(Records supplied)
....................
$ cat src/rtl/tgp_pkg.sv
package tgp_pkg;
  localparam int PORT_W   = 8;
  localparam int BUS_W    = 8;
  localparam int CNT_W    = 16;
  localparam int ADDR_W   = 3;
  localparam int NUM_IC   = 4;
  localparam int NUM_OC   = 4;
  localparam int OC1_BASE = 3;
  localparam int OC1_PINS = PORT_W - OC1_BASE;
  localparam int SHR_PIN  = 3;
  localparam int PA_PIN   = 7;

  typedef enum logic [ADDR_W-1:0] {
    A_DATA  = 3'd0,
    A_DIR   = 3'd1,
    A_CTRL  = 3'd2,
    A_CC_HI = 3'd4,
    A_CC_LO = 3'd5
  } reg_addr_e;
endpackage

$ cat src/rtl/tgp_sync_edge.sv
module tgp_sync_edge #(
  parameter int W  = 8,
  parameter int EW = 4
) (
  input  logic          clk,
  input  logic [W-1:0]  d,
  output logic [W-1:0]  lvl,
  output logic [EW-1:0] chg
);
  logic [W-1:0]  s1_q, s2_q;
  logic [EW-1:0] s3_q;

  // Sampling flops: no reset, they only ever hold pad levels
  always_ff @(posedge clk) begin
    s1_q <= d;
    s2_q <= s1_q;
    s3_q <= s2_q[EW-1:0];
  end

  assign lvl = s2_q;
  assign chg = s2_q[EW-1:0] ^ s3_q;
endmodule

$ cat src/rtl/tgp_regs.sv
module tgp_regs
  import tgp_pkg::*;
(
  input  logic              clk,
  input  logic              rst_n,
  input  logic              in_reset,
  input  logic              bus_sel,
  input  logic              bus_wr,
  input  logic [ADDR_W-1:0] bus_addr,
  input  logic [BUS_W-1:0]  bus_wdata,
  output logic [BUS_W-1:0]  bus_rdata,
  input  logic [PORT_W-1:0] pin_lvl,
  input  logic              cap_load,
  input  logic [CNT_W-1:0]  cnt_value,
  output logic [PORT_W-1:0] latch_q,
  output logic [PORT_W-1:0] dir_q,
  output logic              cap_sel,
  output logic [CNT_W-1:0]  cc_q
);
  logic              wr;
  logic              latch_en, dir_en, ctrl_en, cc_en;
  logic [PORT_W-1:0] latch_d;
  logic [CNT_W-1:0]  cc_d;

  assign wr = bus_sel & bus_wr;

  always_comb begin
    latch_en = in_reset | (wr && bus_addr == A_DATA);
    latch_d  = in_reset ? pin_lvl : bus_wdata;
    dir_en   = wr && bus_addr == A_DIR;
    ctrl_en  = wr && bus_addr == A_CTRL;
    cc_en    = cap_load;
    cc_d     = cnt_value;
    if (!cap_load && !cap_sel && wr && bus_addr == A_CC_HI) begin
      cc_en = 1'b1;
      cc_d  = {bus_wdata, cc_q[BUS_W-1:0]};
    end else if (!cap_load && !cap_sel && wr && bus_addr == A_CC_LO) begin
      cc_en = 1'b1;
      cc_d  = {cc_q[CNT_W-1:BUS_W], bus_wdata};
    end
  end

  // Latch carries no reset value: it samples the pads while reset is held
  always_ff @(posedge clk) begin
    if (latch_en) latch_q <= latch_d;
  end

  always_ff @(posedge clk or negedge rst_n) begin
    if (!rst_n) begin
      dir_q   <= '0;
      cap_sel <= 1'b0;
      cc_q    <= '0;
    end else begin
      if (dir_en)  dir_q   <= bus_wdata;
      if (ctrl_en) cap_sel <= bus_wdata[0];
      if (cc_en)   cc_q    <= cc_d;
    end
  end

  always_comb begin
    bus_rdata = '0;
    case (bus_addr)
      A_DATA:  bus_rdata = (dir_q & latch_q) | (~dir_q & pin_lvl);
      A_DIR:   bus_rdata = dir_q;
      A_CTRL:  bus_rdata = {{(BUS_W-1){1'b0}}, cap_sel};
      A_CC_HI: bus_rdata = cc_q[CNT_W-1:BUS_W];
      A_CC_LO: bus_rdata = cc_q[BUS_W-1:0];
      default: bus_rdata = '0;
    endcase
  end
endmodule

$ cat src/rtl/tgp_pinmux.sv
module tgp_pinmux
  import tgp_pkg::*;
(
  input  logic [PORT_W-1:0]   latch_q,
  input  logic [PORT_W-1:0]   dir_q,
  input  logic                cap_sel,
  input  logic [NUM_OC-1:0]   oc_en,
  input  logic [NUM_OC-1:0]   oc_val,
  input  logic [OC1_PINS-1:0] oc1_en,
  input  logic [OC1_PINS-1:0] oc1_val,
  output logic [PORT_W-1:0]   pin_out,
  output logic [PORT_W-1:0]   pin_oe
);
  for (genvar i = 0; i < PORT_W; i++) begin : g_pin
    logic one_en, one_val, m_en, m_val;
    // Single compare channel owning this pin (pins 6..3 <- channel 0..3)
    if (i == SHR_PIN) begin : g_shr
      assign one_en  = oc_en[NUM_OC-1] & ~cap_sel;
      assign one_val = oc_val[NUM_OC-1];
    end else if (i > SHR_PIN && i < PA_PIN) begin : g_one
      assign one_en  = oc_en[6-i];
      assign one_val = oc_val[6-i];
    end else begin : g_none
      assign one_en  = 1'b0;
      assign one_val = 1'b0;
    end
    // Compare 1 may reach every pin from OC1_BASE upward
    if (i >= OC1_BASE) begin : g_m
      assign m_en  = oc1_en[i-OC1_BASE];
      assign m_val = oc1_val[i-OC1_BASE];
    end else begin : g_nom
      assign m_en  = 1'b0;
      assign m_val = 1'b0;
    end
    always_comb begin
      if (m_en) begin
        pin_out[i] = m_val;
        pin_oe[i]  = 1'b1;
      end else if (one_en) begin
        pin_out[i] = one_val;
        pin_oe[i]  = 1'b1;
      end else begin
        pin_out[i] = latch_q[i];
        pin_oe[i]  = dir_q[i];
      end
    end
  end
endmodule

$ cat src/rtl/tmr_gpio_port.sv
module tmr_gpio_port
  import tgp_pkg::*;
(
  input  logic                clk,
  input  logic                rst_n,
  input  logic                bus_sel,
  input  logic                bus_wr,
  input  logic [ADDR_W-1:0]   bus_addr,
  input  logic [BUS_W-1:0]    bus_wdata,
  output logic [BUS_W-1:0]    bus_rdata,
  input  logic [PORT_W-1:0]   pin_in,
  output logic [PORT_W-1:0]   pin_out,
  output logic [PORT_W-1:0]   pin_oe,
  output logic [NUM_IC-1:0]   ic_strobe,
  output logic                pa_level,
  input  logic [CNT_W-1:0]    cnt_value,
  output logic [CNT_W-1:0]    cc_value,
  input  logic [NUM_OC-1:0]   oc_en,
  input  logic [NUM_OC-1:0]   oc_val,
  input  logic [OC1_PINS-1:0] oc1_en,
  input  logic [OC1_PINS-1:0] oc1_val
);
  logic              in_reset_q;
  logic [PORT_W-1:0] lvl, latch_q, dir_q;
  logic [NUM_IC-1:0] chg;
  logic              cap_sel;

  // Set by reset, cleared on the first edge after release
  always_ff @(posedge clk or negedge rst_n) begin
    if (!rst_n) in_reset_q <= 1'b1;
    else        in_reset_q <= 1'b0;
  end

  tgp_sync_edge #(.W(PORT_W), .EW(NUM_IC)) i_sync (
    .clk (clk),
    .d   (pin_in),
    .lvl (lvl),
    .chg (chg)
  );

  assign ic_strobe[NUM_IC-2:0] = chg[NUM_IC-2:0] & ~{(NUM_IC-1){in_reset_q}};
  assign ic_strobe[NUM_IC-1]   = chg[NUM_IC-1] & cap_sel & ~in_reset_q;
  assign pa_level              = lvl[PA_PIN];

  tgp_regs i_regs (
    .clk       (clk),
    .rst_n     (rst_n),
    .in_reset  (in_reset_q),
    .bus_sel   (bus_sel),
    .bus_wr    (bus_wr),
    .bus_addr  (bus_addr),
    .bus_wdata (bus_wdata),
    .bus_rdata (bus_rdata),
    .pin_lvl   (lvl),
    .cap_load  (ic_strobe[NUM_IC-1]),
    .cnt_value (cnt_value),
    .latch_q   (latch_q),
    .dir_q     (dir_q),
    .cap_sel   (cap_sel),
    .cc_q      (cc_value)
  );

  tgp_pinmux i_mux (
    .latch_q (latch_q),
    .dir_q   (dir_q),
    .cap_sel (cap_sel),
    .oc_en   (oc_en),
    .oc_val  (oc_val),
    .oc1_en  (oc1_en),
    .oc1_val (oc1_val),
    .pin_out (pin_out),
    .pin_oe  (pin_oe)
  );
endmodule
....................
(Your assignment) For this task, write out exactly the lines of the entries above, starting at the line with "reset is held" and ending at the line with "bus_rdata = dir_q;", both included, and no others.

(Result of the task)
  // Latch carries no reset value: it samples the pads while reset is held
  always_ff @(posedge clk) begin
    if (latch_en) latch_q <= latch_d;
  end

  always_ff @(posedge clk or negedge rst_n) begin
    if (!rst_n) begin
      dir_q   <= '0;
      cap_sel <= 1'b0;
      cc_q    <= '0;
    end else begin
      if (dir_en)  dir_q   <= bus_wdata;
      if (ctrl_en) cap_sel <= bus_wdata[0];
      if (cc_en)   cc_q    <= cc_d;
    end
  end

  always_comb begin
    bus_rdata = '0;
    case (bus_addr)
      A_DATA:  bus_rdata = (dir_q & latch_q) | (~dir_q & pin_lvl);
      A_DIR:   bus_rdata = dir_q;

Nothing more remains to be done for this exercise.